━━ Material provided ━━

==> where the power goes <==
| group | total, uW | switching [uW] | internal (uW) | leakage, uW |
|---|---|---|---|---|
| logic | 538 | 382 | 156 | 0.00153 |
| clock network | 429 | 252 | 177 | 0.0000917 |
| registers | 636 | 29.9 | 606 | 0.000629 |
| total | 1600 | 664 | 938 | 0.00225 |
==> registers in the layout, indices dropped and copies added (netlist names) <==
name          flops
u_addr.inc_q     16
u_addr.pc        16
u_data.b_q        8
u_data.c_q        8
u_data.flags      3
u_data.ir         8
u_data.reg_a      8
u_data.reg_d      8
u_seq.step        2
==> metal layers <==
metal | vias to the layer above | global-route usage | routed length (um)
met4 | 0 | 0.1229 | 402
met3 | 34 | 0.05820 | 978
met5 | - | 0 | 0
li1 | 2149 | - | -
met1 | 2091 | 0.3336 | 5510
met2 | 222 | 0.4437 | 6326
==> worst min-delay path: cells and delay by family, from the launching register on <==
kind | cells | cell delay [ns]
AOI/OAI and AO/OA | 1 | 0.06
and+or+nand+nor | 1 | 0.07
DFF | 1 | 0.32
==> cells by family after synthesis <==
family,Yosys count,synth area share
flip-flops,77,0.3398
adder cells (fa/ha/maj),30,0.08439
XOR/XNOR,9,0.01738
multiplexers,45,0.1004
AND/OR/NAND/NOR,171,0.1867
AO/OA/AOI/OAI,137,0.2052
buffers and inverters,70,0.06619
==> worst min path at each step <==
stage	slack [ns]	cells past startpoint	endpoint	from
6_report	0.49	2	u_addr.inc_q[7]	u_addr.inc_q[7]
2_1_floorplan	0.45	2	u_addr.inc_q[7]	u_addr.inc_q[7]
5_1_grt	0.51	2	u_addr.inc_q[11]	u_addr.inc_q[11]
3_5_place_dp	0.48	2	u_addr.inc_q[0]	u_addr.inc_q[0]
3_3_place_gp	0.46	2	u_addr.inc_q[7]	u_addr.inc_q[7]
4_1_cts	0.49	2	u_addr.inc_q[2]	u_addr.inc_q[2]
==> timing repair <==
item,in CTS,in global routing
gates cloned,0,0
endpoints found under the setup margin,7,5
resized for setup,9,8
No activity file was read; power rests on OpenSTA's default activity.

━━━

**Exercise description**
Number of lines above holding "registers"? Give that number alone.

**Solution for this problem**
2